→ Assigned task: Starting with the first line and ending with the one that holds "Where RTL was", retype the entries exactly.

→ Records shown:
What follows belongs to an exercise in optimizing a design on an open flow for small area and a short achievable clock period; a production flow would make more cautious choices.
Where RTL was checked, it was by simulation tests only, not by an equivalence proof against the original.
Power is estimated from default activity; no workload was simulated.

==> flow/design.v <==
package jram_pkg;
  typedef enum logic {
    SEQ_IDLE,
    SEQ_CLEAR
  } seq_e;
  localparam int JRAM_WIDTH = 8;
  localparam int JRAM_ABITS = 8;
  function automatic int jram_depth(input int abits);
    jram_depth = 1 << abits;
  endfunction
endpackage
module jmar
#(
  parameter int ABITS = jram_pkg::JRAM_ABITS
) (
  input  logic             clk_i,
  input  logic             rst_ni,
  input  logic             hold_i,
  input  logic             ld_i,
  input  logic             inc_i,
  input  logic [ABITS-1:0] d_i,
  output logic [ABITS-1:0] mar_o
);
  logic [ABITS-1:0] mar_q;
  logic [ABITS-1:0] mar_d;
  always_comb begin
    mar_d = mar_q;
    if (!hold_i) begin
      if (ld_i) begin
        mar_d = d_i;
      end else if (inc_i) begin
        mar_d = mar_q + 1'b1;
      end
    end
  end
  always_ff @(posedge clk_i) begin
    if (!rst_ni) begin
      mar_q <= '0;
    end else begin
      mar_q <= mar_d;
    end
  end
  assign mar_o = mar_q;
endmodule
module jword
#(
  parameter int WIDTH = jram_pkg::JRAM_WIDTH
) (
  input  logic             clk_i,
  input  logic             ld_i,
  input  logic             hd_i,
  input  logic [WIDTH-1:0] d_i,
  output logic [WIDTH-1:0] q_o
);
  logic [WIDTH-1:0] q;
  always_ff @(posedge clk_i) begin
    q <= (q & {WIDTH{hd_i}}) | (d_i & {WIDTH{ld_i}});
  end
  assign q_o = q;
endmodule
module jrsel8 (
  input  logic [7:0] s_i,
  input  logic [7:0] w_i,
  output logic       y_o
);
  assign y_o = |(s_i & w_i);
endmodule
module jor32 (
  input  logic [31:0] a_i,
  output logic        y_o
);
  assign y_o = |a_i;
endmodule
module jnor2 (
  input  logic a_i,
  input  logic b_i,
  output logic y_o
);
  assign y_o = ~(a_i | b_i);
endmodule
module jram
#(
  parameter int WIDTH = jram_pkg::JRAM_WIDTH,
  parameter int ABITS = jram_pkg::JRAM_ABITS
) (
  input  logic             wclk,
  input  logic             wrst_n,
  input  logic [WIDTH-1:0] bis,
  input  logic             wsa,
  input  logic             winc,
  input  logic             ws,
  input  logic             we,
  output logic [WIDTH-1:0] bos,
  output logic [ABITS-1:0] bmar,
  output logic             wbusy
);
  localparam int DEPTH = jram_pkg::jram_depth(ABITS);
  logic [ABITS-1:0] mar;
  logic             busy;
  jmar #(
    .ABITS(ABITS)
  ) u_jmar (
    .clk_i (wclk),
    .rst_ni(wrst_n),
    .hold_i(busy),
    .ld_i  (wsa),
    .inc_i (winc),
    .d_i   (bis[ABITS-1:0]),
    .mar_o (mar)
  );
  logic [ABITS:0] cnt_q;
  always_ff @(posedge wclk) begin
    if (!wrst_n) begin
      cnt_q <= '0;
    end else if (!cnt_q[ABITS]) begin
      cnt_q <= cnt_q + 1'b1;
    end
  end
  assign busy = ~cnt_q[ABITS];
  logic wr_go;
  logic ld_go;
  logic inc_go;
  assign wr_go  = ws & ~busy;
  assign ld_go  = wsa & ~busy;
  assign inc_go = winc & ~busy;
  logic [15:0] wh_n;
  logic [15:0] wl_n;
  logic        rst_b;
  logic [WIDTH-1:0] wdat;
  assign rst_b = ~wrst_n;
  always_comb begin
    for (int j = 0; j < 16; j++) begin
      wh_n[j] = ~(wr_go & ~rst_b & (mar[7:4] == 4'(j)));
      wl_n[j] = ~(mar[3:0] == 4'(j));
    end
  end
  assign wdat = bis;
  logic [DEPTH*WIDTH-1:0] mem;
  logic [DEPTH-1:0]       wld;
  logic [DEPTH-1:0]       whd;
  for (genvar i = 0; i < DEPTH; i++) begin : g_w
    jnor2 u_ld (.a_i(wh_n[i/16]), .b_i(wl_n[i%16]), .y_o(wld[i]));
    jnor2 u_hd (.a_i(wld[i]),     .b_i(rst_b),      .y_o(whd[i]));
    jword #(
      .WIDTH(WIDTH)
    ) u_word (
      .clk_i(wclk),
      .ld_i (wld[i]),
      .hd_i (whd[i]),
      .d_i  (wdat),
      .q_o  (mem[i*WIDTH +: WIDTH])
    );
  end
  logic [ABITS-1:0] mar_inc;
  logic [ABITS-1:0] radr;
  logic [15:0]      rh_n;
  logic [15:0]      rl_n;
  assign mar_inc = mar + 1'b1;
  assign radr    = wsa ? bis[ABITS-1:0] : mar_inc;
  always_comb begin
    for (int j = 0; j < 16; j++) begin
      rh_n[j] = ~(radr[7:4] == 4'(j));
      rl_n[j] = ~(radr[3:0] == 4'(j));
    end
  end
  logic [DEPTH-1:0]          rsel;
  logic [DEPTH/8*WIDTH-1:0]  t8;      
  logic [WIDTH-1:0]          rd;
  for (genvar i = 0; i < DEPTH; i++) begin : g_rs
    jnor2 u_rs (.a_i(rh_n[i/16]), .b_i(rl_n[i%16]), .y_o(rsel[i]));
  end
  for (genvar g = 0; g < DEPTH/8; g++) begin : g_t8
    for (genvar b = 0; b < WIDTH; b++) begin : g_b
      logic [7:0] w;
      for (genvar k = 0; k < 8; k++) begin : g_k
        assign w[k] = mem[(8*g+k)*WIDTH + b];
      end
      jrsel8 u_t8 (
        .s_i(rsel[8*g +: 8]),
        .w_i(w),
        .y_o(t8[g*WIDTH + b])
      );
    end
  end
  for (genvar b = 0; b < WIDTH; b++) begin : g_t32
    logic [DEPTH/8-1:0] w;
    for (genvar g = 0; g < DEPTH/8; g++) begin : g_g
      assign w[g] = t8[g*WIDTH + b];
    end
    jor32 u_t32 (.a_i(w), .y_o(rd[b]));
  end
  logic [WIDTH-1:0] rdat_q;
  logic [WIDTH-1:0] rdat_d;
  always_comb begin
    if (ld_go) begin
      rdat_d = (wr_go && bis[ABITS-1:0] == mar) ? bis : rd;
    end else if (inc_go) begin
      rdat_d = rd;
    end else begin
      rdat_d = wr_go ? bis : rdat_q;
    end
  end
  always_ff @(posedge wclk) begin
    if (!wrst_n) begin
      rdat_q <= '0;
    end else begin
      rdat_q <= rdat_d;
    end
  end
  assign bos   = rdat_q & {WIDTH{we & ~busy}};
  assign bmar  = mar;
  assign wbusy = busy;
endmodule
clock: 5.5 ns
lec_check: 0
cap_margin: 20
core_margin: 2
core_utilization: 55
setup_slack_margin: 2.6
slew_margin: 20
synth_hierarchical: 1
run.sh (not shown) runs the stock make flow with config.mk's settings and CLKGATE_MAP_FILE= SYNTH_SCRIPT=/design/flow/synth_recipe.tcl, a recipe that flattens the netlist after the stock synthesis.
Edit:
--- a/flow/design.v
+++ b/flow/design.v
@@ -150,18 +150,38 @@
       .d_i  (wdat),
       .q_o  (mem[i*WIDTH +: WIDTH])
     );
   end
-  logic [ABITS-1:0] mar_inc;
-  logic [ABITS-1:0] radr;
+  logic [ABITS-1:0] mar_nx;
+  logic [ABITS-1:0] mar_nx_inc;
+  logic [15:0]      ih_q;
+  logic [15:0]      il_q;
   logic [15:0]      rh_n;
   logic [15:0]      rl_n;
-  assign mar_inc = mar + 1'b1;
-  assign radr    = wsa ? bis[ABITS-1:0] : mar_inc;
-  always_comb begin
+  logic             use_rd;
+  always_comb begin
+    if (!wrst_n) begin
+      mar_nx = '0;
+    end else if (ld_go) begin
+      mar_nx = bis[ABITS-1:0];
+    end else if (inc_go) begin
+      mar_nx = mar + 1'b1;
+    end else begin
+      mar_nx = mar;
+    end
+  end
+  assign mar_nx_inc = mar_nx + 1'b1;
+  always_ff @(posedge wclk) begin
     for (int j = 0; j < 16; j++) begin
-      rh_n[j] = ~(radr[7:4] == 4'(j));
-      rl_n[j] = ~(radr[3:0] == 4'(j));
+      ih_q[j] <= (mar_nx_inc[7:4] == 4'(j));
+      il_q[j] <= (mar_nx_inc[3:0] == 4'(j));
+    end
+  end
+  assign use_rd = ld_go | inc_go;
+  always_comb begin
+    for (int j = 0; j < 16; j++) begin
+      rh_n[j] = ~(use_rd & (wsa ? (bis[7:4] == 4'(j)) : ih_q[j]));
+      rl_n[j] = ~(wsa ? (bis[3:0] == 4'(j)) : il_q[j]);
     end
   end
   logic [DEPTH-1:0]          rsel;
   logic [DEPTH/8*WIDTH-1:0]  t8;      
@@ -190,17 +210,13 @@
     jor32 u_t32 (.a_i(w), .y_o(rd[b]));
   end
   logic [WIDTH-1:0] rdat_q;
   logic [WIDTH-1:0] rdat_d;
-  always_comb begin
-    if (ld_go) begin
-      rdat_d = (wr_go && bis[ABITS-1:0] == mar) ? bis : rd;
-    end else if (inc_go) begin
-      rdat_d = rd;
-    end else begin
-      rdat_d = wr_go ? bis : rdat_q;
-    end
-  end
+  logic             fwd;
+  logic [WIDTH-1:0] alt;
+  assign fwd    = ld_go & wr_go & (bis[ABITS-1:0] == mar);
+  assign alt    = fwd ? bis : (use_rd ? '0 : (wr_go ? bis : rdat_q));
+  assign rdat_d = (rd & {WIDTH{~fwd}}) | alt;
   always_ff @(posedge wclk) begin
     if (!wrst_n) begin
       rdat_q <= '0;
     end else begin
=> The new run produced a clean layout; setup slack improves by 0.84 ns; routed wire length rose by about 4.3%; global-route usage rose by 0.97 points; via count rose by about 1.7%; power rose by about 2%; design area rose by 5.2%; sequential share of layout area fell by 1.6 points; count of clock-buffer cells in the layout fell by 11; clock skew fell by 0.0039 ns; sequential power is about the same.
Function was not checked in any run of this note: the RTL went through the layout flow alone.

## rev 12
RTL: one of the versions met above, not the one the previous note started from.
For scale: ~7,200 cells after synthesis, about 2,100 flip-flops, roughly 31 I/O pins.
==> flow/design.v (excerpt) <==
module jram
#(
  parameter int WIDTH = jram_pkg::JRAM_WIDTH,
  parameter int ABITS = jram_pkg::JRAM_ABITS
) (
  input  logic             wclk,
  input  logic             wrst_n,
  input  logic [WIDTH-1:0] bis,
  input  logic             wsa,
  input  logic             winc,
  input  logic             ws,
  input  logic             we,
  output logic [WIDTH-1:0] bos,
  output logic [ABITS-1:0] bmar,
  output logic             wbusy
);
==> module jor32, before the edit <==
module jor32 (
  input  logic [31:0] a_i,
  output logic        y_o
);
  assign y_o = |a_i;
endmodule
==> module jram, before the edit <==
module jram
#(
  parameter int WIDTH = jram_pkg::JRAM_WIDTH,
  parameter int ABITS = jram_pkg::JRAM_ABITS
) (
  input  logic             wclk,
  input  logic             wrst_n,
  input  logic [WIDTH-1:0] bis,
  input  logic             wsa,
  input  logic             winc,
  input  logic             ws,
  input  logic             we,
  output logic [WIDTH-1:0] bos,
  output logic [ABITS-1:0] bmar,
  output logic             wbusy
);
  localparam int DEPTH = jram_pkg::jram_depth(ABITS);
  logic [ABITS-1:0] mar;
  logic             busy;
  jmar #(
    .ABITS(ABITS)
  ) u_jmar (
    .clk_i (wclk),
    .rst_ni(wrst_n),
    .hold_i(busy),
    .ld_i  (wsa),
    .inc_i (winc),
    .d_i   (bis[ABITS-1:0]),
    .mar_o (mar)
  );
  logic [ABITS:0] cnt_q;
  always_ff @(posedge wclk) begin
    if (!wrst_n) begin
      cnt_q <= '0;
    end else if (!cnt_q[ABITS]) begin
      cnt_q <= cnt_q + 1'b1;
    end
  end
  assign busy = ~cnt_q[ABITS];
  logic wr_go;
  logic ld_go;
  logic inc_go;
  assign wr_go  = ws & ~busy;
  assign ld_go  = wsa & ~busy;
  assign inc_go = winc & ~busy;
  logic [15:0] wh_n;
  logic [15:0] wl_n;
  logic        rst_b;
  logic [WIDTH-1:0] wdat;
  assign rst_b = ~wrst_n;
  always_comb begin
    for (int j = 0; j < 16; j++) begin
      wh_n[j] = ~(wr_go & ~rst_b & (mar[7:4] == 4'(j)));
      wl_n[j] = ~(mar[3:0] == 4'(j));
    end
  end
  assign wdat = bis;
  logic [DEPTH*WIDTH-1:0] mem;
  logic [DEPTH-1:0]       wld;
  logic [DEPTH-1:0]       whd;
  for (genvar i = 0; i < DEPTH; i++) begin : g_w
    jnor2 u_ld (.a_i(wh_n[i/16]), .b_i(wl_n[i%16]), .y_o(wld[i]));
    jnor2 u_hd (.a_i(wld[i]),     .b_i(rst_b),      .y_o(whd[i]));
    jword #(
      .WIDTH(WIDTH)
    ) u_word (
      .clk_i(wclk),
      .ld_i (wld[i]),
      .hd_i (whd[i]),
      .d_i  (wdat),
      .q_o  (mem[i*WIDTH +: WIDTH])
    );
  end
  logic [ABITS-1:0] mar_nx;
  logic [ABITS-1:0] mar_nx_inc;
  logic [15:0]      ih_q;
  logic [15:0]      il_q;
  logic [15:0]      rh_n;
  logic [15:0]      rl_n;
  logic             use_rd;
  always_comb begin
    if (!wrst_n) begin
      mar_nx = '0;
    end else if (ld_go) begin
      mar_nx = bis[ABITS-1:0];
    end else if (inc_go) begin
      mar_nx = mar + 1'b1;
    end else begin
      mar_nx = mar;
    end
  end
  assign mar_nx_inc = mar_nx + 1'b1;
  always_ff @(posedge wclk) begin
    for (int j = 0; j < 16; j++) begin
      ih_q[j] <= (mar_nx_inc[7:4] == 4'(j));
      il_q[j] <= (mar_nx_inc[3:0] == 4'(j));
    end
  end
  assign use_rd = ld_go | inc_go;
  always_comb begin
    for (int j = 0; j < 16; j++) begin
      rh_n[j] = ~(use_rd & (wsa ? (bis[7:4] == 4'(j)) : ih_q[j]));
      rl_n[j] = ~(wsa ? (bis[3:0] == 4'(j)) : il_q[j]);
    end
  end
  logic [DEPTH-1:0]          rsel;
  logic [DEPTH/8*WIDTH-1:0]  t8;      
  logic [WIDTH-1:0]          rd;
  for (genvar i = 0; i < DEPTH; i++) begin : g_rs
    jnor2 u_rs (.a_i(rh_n[i/16]), .b_i(rl_n[i%16]), .y_o(rsel[i]));
  end
  for (genvar g = 0; g < DEPTH/8; g++) begin : g_t8
    for (genvar b = 0; b < WIDTH; b++) begin : g_b
      logic [7:0] w;
      for (genvar k = 0; k < 8; k++) begin : g_k
        assign w[k] = mem[(8*g+k)*WIDTH + b];
      end
      jrsel8 u_t8 (
        .s_i(rsel[8*g +: 8]),
        .w_i(w),
        .y_o(t8[g*WIDTH + b])
      );
    end
  end
  for (genvar b = 0; b < WIDTH; b++) begin : g_t32
    logic [DEPTH/8-1:0] w;
    for (genvar g = 0; g < DEPTH/8; g++) begin : g_g
      assign w[g] = t8[g*WIDTH + b];
    end
    jor32 u_t32 (.a_i(w), .y_o(rd[b]));
  end
  logic [WIDTH-1:0] rdat_q;
  logic [WIDTH-1:0] rdat_d;
  logic             fwd;
  logic [WIDTH-1:0] alt;
  assign fwd    = ld_go & wr_go & (bis[ABITS-1:0] == mar);
  assign alt    = fwd ? bis : (use_rd ? '0 : (wr_go ? bis : rdat_q));
  assign rdat_d = (rd & {WIDTH{~fwd}}) | alt;
  always_ff @(posedge wclk) begin
    if (!wrst_n) begin
      rdat_q <= '0;
    end else begin
      rdat_q <= rdat_d;
    end
  end
  assign bos   = rdat_q & {WIDTH{we & ~busy}};
  assign bmar  = mar;
  assign wbusy = busy;
endmodule
export LEC_CHECK = 0
export CAP_MARGIN = 20
export CORE_MARGIN = 2
export CORE_UTILIZATION = 70
export SETUP_SLACK_MARGIN = 2.6
export SLEW_MARGIN = 20
export SYNTH_HIERARCHICAL = 1
create_clock -name core_clock -period 5.5 [get_ports {wclk}]
Changes in rev 13 relative to rev 12:
diff --git a/flow/design.v b/flow/design.v
--- a/flow/design.v
+++ b/flow/design.v
@@ -64,13 +64,15 @@
   output logic       y_o
 );
   assign y_o = |(s_i & w_i);
 endmodule
-module jor32 (
+module jrfin (
   input  logic [31:0] a_i,
+  input  logic        kill_i,
+  input  logic        alt_i,
   output logic        y_o
 );
-  assign y_o = |a_i;
+  assign y_o = ((|a_i) & ~kill_i) | alt_i;
 endmodule
 module jnor2 (
   input  logic a_i,
   input  logic b_i,
@@ -201,28 +203,28 @@
         .y_o(t8[g*WIDTH + b])
       );
     end
   end
-  for (genvar b = 0; b < WIDTH; b++) begin : g_t32
+  logic [WIDTH-1:0] rdat_q;
+  logic [WIDTH-1:0] rdat_d;
+  logic             fwd;
+  logic             kill;
+  logic [WIDTH-1:0] alt;
+  assign fwd  = ld_go & wr_go & (bis[ABITS-1:0] == mar);
+  assign kill = fwd | rst_b;
+  assign alt  = rst_b  ? '0 :
+                fwd    ? bis :
+                use_rd ? '0 :
+                wr_go  ? bis : rdat_q;
+  for (genvar b = 0; b < WIDTH; b++) begin : g_fin
     logic [DEPTH/8-1:0] w;
     for (genvar g = 0; g < DEPTH/8; g++) begin : g_g
       assign w[g] = t8[g*WIDTH + b];
     end
-    jor32 u_t32 (.a_i(w), .y_o(rd[b]));
-  end
-  logic [WIDTH-1:0] rdat_q;
-  logic [WIDTH-1:0] rdat_d;
-  logic             fwd;
-  logic [WIDTH-1:0] alt;
-  assign fwd    = ld_go & wr_go & (bis[ABITS-1:0] == mar);
-  assign alt    = fwd ? bis : (use_rd ? '0 : (wr_go ? bis : rdat_q));
-  assign rdat_d = (rd & {WIDTH{~fwd}}) | alt;
+    jrfin u_fin (.a_i(w), .kill_i(kill), .alt_i(alt[b]), .y_o(rdat_d[b]));
+  end
   always_ff @(posedge wclk) begin
-    if (!wrst_n) begin
-      rdat_q <= '0;
-    end else begin
-      rdat_q <= rdat_d;
-    end
+    rdat_q <= rdat_d;
   end
   assign bos   = rdat_q & {WIDTH{we & ~busy}};
   assign bmar  = mar;
   assign wbusy = busy;
- Rev 13 | status: complete | timing, DRC, antenna: pass
- When rev 13 is measured against rev 12, its share of final layout cell area taken by clock buffers and inverters turns out 0.40 points higher.
- Compared with rev 12, in rev 13 maximum frequency moved up, final design instance area without fill went down about 2.5%, final hold slack barely changed, simple-gate area share of the yosys netlist comparable.
- Between rev 12 and rev 13, the combinational power is higher for rev 12.
- Rev 13 and rev 12 ended up with roughly the same clock latency reported for the late side of the worst-skew pair.
Function not checked in rev 12: the RTL went through the layout flow alone.

[separate check: timing with driven ports]
No port has a modelled driver above. Below, the same layouts with a new extraction and two added sets of constraints. Step 1 sets driving cells, clkbuf_16 on the clock port and buf_2 on the other inputs (assumed; they add their load-dependent delay and slew). Step 2, shift: input delay + t, output delay - t, t = (earliest + latest rising clock arrival at the registers) / 2. This alone moves slack from input paths to output paths. Three values: ideal ports, drivers, drivers and shift; two values: the first two.
run	t (ns)	slack for setup (ns)	slew at the worst register clock pin (ns)	pins driven straight from the clock port
the first run of note 1	0.901	1.119 / 1.119 / 0.303	0.07 / 0.07	1
the second run of note 1	0.913	1.962 / 1.719 / 0.806	0.07 / 0.07	1
rev 12	0.901	1.942 / 1.738 / 0.837	0.07 / 0.07	1
rev 13	0.881	2.072 / 1.850 / 0.969	0.07 / 0.07	1
After both steps setup and hold are still met in every run listed. The setup slack of the second run of note 1, which loses most, moves by -0.243 ns with the drivers and by -1.156 ns with both steps.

→ Result:
What follows belongs to an exercise in optimizing a design on an open flow for small area and a short achievable clock period; a production flow would make more cautious choices.
Where RTL was checked, it was by simulation tests only, not by an equivalence proof against the original.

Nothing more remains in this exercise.